私は田舎出ののんびりした学生だった。

キリスト教団体の企画に誘われて、香港で1ヶ月余りのワークキャンプを現地学生と過ごした。

私の香港のイメージは当時100万ドルの夜景と言われた国際商業都市で、

且つ有名な恋愛映画の『慕情』の舞台であった。

  しかし香港の学生と寝食を共にしている内に、友人になった一人が

『実は自分たちの家族は中国本土から命からがら数年前に自由を求めて香港にやってきたが、

この香港もその内に中国本土に吸収されるから、今度はカナダにこのキャンプが終わったら移住するのだ。』

と打ち明けられた。(実際いま予定より早く香港は中国に吸収され、自由が奪われている。)

なんと凄まじい人生だろう。

  自分はいつでも故郷の実家に帰れるし、大学卒業したらそれなりの就職ができると

期待できるのに、この友にはそんな安穏とした将来設計が許されない。カナダに移住しても彼は英語は出来るが

全面的にネイティブでないので言葉に苦労し、本人は優秀でも黄色人種で差別を受けるだろう事は誰でも予見できた。

 

  今それと同じことがミャンマーの国内で起こっている。一時軍政で市民の権利が踏みにじられていたが、

暫く片肺飛行の様な民政だったが、自由で経済も成長してきて、

先の選挙でも民主派勢力が圧倒的な支持を得て勝利したのにまた軍のクーデターによって逆戻りしそうになっている。
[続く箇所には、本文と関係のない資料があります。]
Context: an optimization exercise on an open-source flow, tuned for small area, a short achievable clock period and few clock cycles per item. The choices shown serve that exercise and are no tape-out recipe.
No run shown here included a check of the RTL's function; only the layout flow was run.
Power is estimated from default activity; no workload was simulated.

**design.v**
```verilog
module fpdivsqrt (
    input  wire        clk,
    input  wire        rst,      
    input  wire        start,    
    input  wire        op,       
    input  wire [31:0] a,
    input  wire [31:0] b,
    output wire        ready,
    output reg         done,
    output reg  [31:0] result,
    output reg  [4:0]  flags
);
    localparam integer FR = 24;          
    localparam integer W  = FR + 3;      
    localparam [31:0] QNAN = 32'h7FC0_0000;
    wire        sa = a[31];
    wire        sb = b[31];
    wire [7:0]  ea = a[30:23];
    wire [7:0]  eb = b[30:23];
    wire [22:0] fa = a[22:0];
    wire [22:0] fb = b[22:0];
    wire a_zero = (ea == 8'd0);
    wire b_zero = (eb == 8'd0);
    wire a_max  = (ea == 8'hFF);
    wire b_max  = (eb == 8'hFF);
    wire a_fz   = (fa == 23'd0);
    wire b_fz   = (fb == 23'd0);
    wire a_inf  = a_max & a_fz;
    wire b_inf  = b_max & b_fz;
    wire a_nan  = a_max & ~a_fz;
    wire b_nan  = b_max & ~b_fz;
    wire a_snan = a_nan & ~fa[22];
    wire b_snan = b_nan & ~fb[22];
    reg  sp, sp_nan, sp_inf, sp_nv, sp_dz;
    always @(*) begin
        sp = 1'b1; sp_nan = 1'b0; sp_inf = 1'b0; sp_nv = 1'b0; sp_dz = 1'b0;
        if (!op) begin
            if (a_nan | b_nan) begin
                sp_nan = 1'b1; sp_nv = a_snan | b_snan;
            end else if (a_inf & b_inf) begin
                sp_nan = 1'b1; sp_nv = 1'b1;
            end else if (a_inf) begin
                sp_inf = 1'b1;
            end else if (b_inf) begin
            end else if (b_zero & a_zero) begin
                sp_nan = 1'b1; sp_nv = 1'b1;
            end else if (b_zero) begin
                sp_inf = 1'b1; sp_dz = 1'b1;
            end else if (a_zero) begin
            end else begin
                sp = 1'b0;
            end
        end else begin
            if (a_nan) begin
                sp_nan = 1'b1; sp_nv = a_snan;
            end else if (a_zero) begin
            end else if (sa) begin
                sp_nan = 1'b1; sp_nv = 1'b1;
            end else if (a_inf) begin
                sp_inf = 1'b1;
            end else begin
                sp = 1'b0;
            end
        end
    end
    wire [9:0]  div_exp = {2'b00, ea} + {2'b11, ~eb} + 10'd127;   
    wire [8:0]  sq_sum  = {1'b0, ea} + 9'd125;
    wire [9:0]  sq_exp  = {2'b00, sq_sum[8:1]};                   
    wire [24:0] sq_m1  = ea[0] ? {2'b00, fa} : {fa[22], ~fa[22], fa[21:0], 1'b0};
    wire [W-1:0] w_init = op ? {sq_m1, 2'b00} : {3'b001, fa, 1'b0};
    reg          busy;       
    reg          fin;        
    reg  [12:0]  md;         
    reg  [11:0]  ms;         
    reg          sign_q;
    reg  [9:0]   exp_q;      
    reg  [W-1:0] w;          
    reg  [W-1:0] pn;         
    reg  [25:0]  s;          
    reg          spq, spq_nan, spq_inf, spq_nv, spq_dz;
    assign ready = ~busy;
    wire   last  = md[12] | ms[11];
    reg [W-1:0] b1, b2;      
    reg [25:0]  k1, k2;      
    integer i;
    always @(*) begin
        b1 = {W{1'b0}};
        b2 = {W{1'b0}};
        k1 = 26'd0;
        k2 = 26'd0;
        for (i = 0; i < 12; i = i + 1) begin
            b1[FR-1-2*i] = ms[i];
            b2[FR-2-2*i] = ms[i];
            k1[24-2*i] = ms[i];
            k2[23-2*i] = ms[i];
        end
        for (i = 0; i < 13; i = i + 1) begin
            k1[25-2*i] = k1[25-2*i] | md[i];
            k2[24-2*i] = k2[24-2*i] | md[i];
        end
    end
    wire [W-1:0] f1n  = pn & ~b1;
    wire [W-1:0] f2bn = pn & ~b2;
    wire [W-1:0] f2an = pn & ~(b1 << 1) & ~b2;
    wire [W-1:0] cx = {w[W-2:0], 1'b1};
    wire [W-1:0] cy = {f1n[W-2:0], 1'b1};
    wire [W-1:0] cz = f2an;
    wire [W-1:0] cs = cx ^ cy ^ cz;
    wire [W-1:0] cc = (cx & cy) | (cx & cz) | (cy & cz);
    wire [W-1:0] t1, t2b, t2a;
    pfx_add #(W) u_t1  (.a(w), .b(f1n), .ci(1'b1), .s(t1));
    pfx_add #(W) u_t2b (.a({w[W-2:0], 1'b0}), .b(f2bn), .ci(1'b1), .s(t2b));
    pfx_add #(W) u_t2a (.a(cs), .b({cc[W-2:0], 1'b1}), .ci(1'b0), .s(t2a));
    wire d1 = ~t1[W-1];
    wire d2 = d1 ? ~t2a[W-1] : ~t2b[W-1];
    reg [W-1:0] wn;
    always @(*) begin
        case ({d1, d2})
            2'b11:   wn = {t2a[W-2:0], 1'b0};
            2'b10:   wn = {t1[W-3:0], 2'b00};
            2'b01:   wn = {t2b[W-2:0], 1'b0};
            default: wn = {w[W-3:0], 2'b00};
        endcase
    end
    wire [25:0] sn = s | (d1 ? k1 : 26'd0) | (d2 ? k2 : 26'd0);
    wire        hi      = s[25];
    wire [22:0] frac    = hi ? s[24:2] : s[23:1];
    wire        rbit    = hi ? s[1] : s[0];
    wire        sticky  = (hi & s[0]) | (w != {W{1'b0}});
    wire        rinc    = rbit & (sticky | frac[0]);
    wire        inexact = rbit | sticky;
    wire [30:0] xin = {exp_q[7:0], frac};
    reg  [30:0] pa, pb;      
    integer d, n;
    always @(*) begin
        pa = {xin[29:0], 1'b1};
        for (d = 1; d < 31; d = d * 2) begin
            pb = pa;
            for (n = d; n < 31; n = n + 1)
                pb[n] = pa[n] & pa[n-d];
            pa = pb;
        end
    end
    wire [30:0] inc = xin ^ (pa & {31{rinc}});
    wire uf      = exp_q[9] | (exp_q == 10'd0);
    wire of_big  = ~exp_q[9] & (exp_q[8] | (exp_q[7:0] == 8'hFF));
    wire of_rnd  = (exp_q == 10'd254) & rinc & (&frac);
    reg [31:0] rnd_res;
    reg [4:0]  rnd_flg;
    always @(*) begin
        if (spq) begin
            rnd_res = spq_nan ? QNAN : {sign_q, spq_inf ? 8'hFF : 8'h00, 23'd0};
            rnd_flg = {3'b000, spq_dz, spq_nv};
        end else if (uf) begin
            rnd_res = {sign_q, 31'd0};
            rnd_flg = 5'b11000;
        end else if (of_big) begin
            rnd_res = {sign_q, 8'hFF, 23'd0};
            rnd_flg = 5'b10100;
        end else begin
            rnd_res = {sign_q, inc};
            rnd_flg = {inexact, 1'b0, of_rnd, 2'b00};
        end
    end
    always @(posedge clk) begin
        if (rst) begin
            busy <= 1'b0;
            fin  <= 1'b0;
            done <= 1'b0;
        end else begin
            done <= fin;
            if (!busy) begin
                busy <= start & ~sp;
                fin  <= start & sp;
            end else begin
                busy <= ~last;
                fin  <= last;
            end
        end
        result <= rnd_res;
        flags  <= rnd_flg;
        if (!busy) begin
            md      <= {12'd0, ~op};
            ms      <= {11'd0, op};
            sign_q  <= op ? sa : (sa ^ sb);
            exp_q   <= op ? {1'b0, sq_exp} : div_exp;
            w       <= w_init;
            pn      <= op ? ~{2'b01, 25'd0} : ~{3'b001, fb, 1'b0};
            s       <= op ? {1'b1, 25'd0} : 26'd0;
            spq     <= sp;
            spq_nan <= sp_nan;
            spq_inf <= sp_inf;
            spq_nv  <= sp_nv;
            spq_dz  <= sp_dz;
        end else begin
            md <= md << 1;
            ms <= ms << 1;
            w  <= wn;
            s  <= sn;
            if (ms != 12'd0) pn <= ~{1'b0, sn};
            if (md[1] | ms[1]) exp_q <= exp_q + {9'd0, s[25]};
        end
    end
endmodule
module pfx_add #(
    parameter integer N = 8
) (
    input  wire [N-1:0] a,
    input  wire [N-1:0] b,
    input  wire         ci,
    output wire [N-1:0] s
);
    reg [N-1:0] g, p, gn, pn;
    integer d, i;
    always @(*) begin
        g = a & b;
        p = a ^ b;
        g[0] = g[0] | (p[0] & ci);
        for (d = 1; d < N; d = d * 2) begin
            gn = g;
            pn = p;
            for (i = d; i < N; i = i + 1) begin
                if ((i / d) % 2 == 1) begin
                    gn[i] = g[i] | (p[i] & g[(i / d) * d - 1]);
                    pn[i] = p[i] & p[(i / d) * d - 1];
                end
            end
            g = gn;
            p = pn;
        end
    end
    assign s = a ^ b ^ {g[N-2:0], ci};
endmodule
```
**flow/run.sh**
```bash
#!/bin/bash
# The standard layout (the standard.sh) with these changes:
#  - port buffers are the smallest buffer, sky130_fd_sc_hd__buf_1, which the
#    resizer may still upsize where timing or slew needs it;
#  - clock tree synthesis builds the tree from small clock buffers and
#    inserts no dummy loads.
# make's full output goes to run_make.log in this folder; ORFS's own per-step
# logs are under orfs/logs/.
set -euo pipefail
bash standard.sh \
  "BUFFER_PORTS_ARGS=-buffer_cell sky130_fd_sc_hd__buf_1" \
  "CTS_ARGS=-sink_clustering_enable -repair_clock_nets -dont_use_dummy_load -buf_list {sky130_fd_sc_hd__clkbuf_2 sky130_fd_sc_hd__clkbuf_4 sky130_fd_sc_hd__clkbuf_8}" \
  finish > run_make.log 2>&1
```
**standard.sh**
```bash
#!/bin/bash
# synth_recipe.tcl (not shown) runs the flow's synth.tcl, then flattens the netlist and writes it again
# the make line also repeats each setting of config.mk as NAME=value (left out here)
make -C /OpenROAD-flow-scripts/flow DESIGN_CONFIG=/design/flow/config.mk WORK_HOME=/design/flow/orfs CLKGATE_MAP_FILE= SYNTH_SCRIPT=/design/flow/synth_recipe.tcl "${@:-finish}"
```
**config.mk**
```make
export PLATFORM = sky130hd
export DESIGN_NAME = fpdivsqrt
export DESIGN_NICKNAME = fpdivsqrt
export VERILOG_FILES = /design/flow/design.v
export SDC_FILE = /design/flow/constraint.sdc
export NUM_CORES = 4
export LEC_CHECK = 0
export ABC_AREA = 1
export CAP_MARGIN = 20
export CORE_MARGIN = 2
export CORE_UTILIZATION = 40
export SETUP_SLACK_MARGIN = 1.1
export SLEW_MARGIN = 20
```
**constraint.sdc**
```tcl
create_clock -name core_clock -period 5.0 [get_ports {clk}]
set_input_delay 1.0000 -clock core_clock [delete_from_list [all_inputs] [get_ports {clk}]]
set_output_delay 1.0000 -clock core_clock [all_outputs]
set_load 0.01 [all_outputs]
```
==> results of run 1 <==
==> state kept, by name, summed over array words and instances (netlist names) <==
signal,flops
spq_dz,1
spq_nv,1
s,26
busy,1
done,1
spq_nan,1
sign_q,1
spq_inf,1
pn,26
spq,1
md,13
fin,1
ms,12
w,26
flags,5
exp_q,10
result,32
  この時にミャンマー本国は勿論、日本を尊敬し好きで来日し勉強や出稼ぎの人達が、

自国を必死で民主的な国に戻そうとして、日本人に応援を求めてコロナの感染防止に配慮しながらデモしているのに、

一部の人が『コロナの中で密を作るな!止めろ。』とは、独裁国家の実態を理解してなく情けない。

むしろ中国をはじめとした独裁国家の暴挙を、この国の人達と手を繋いで阻止する環を作らないと

日本一国では抑えきれない状況にあるのですが。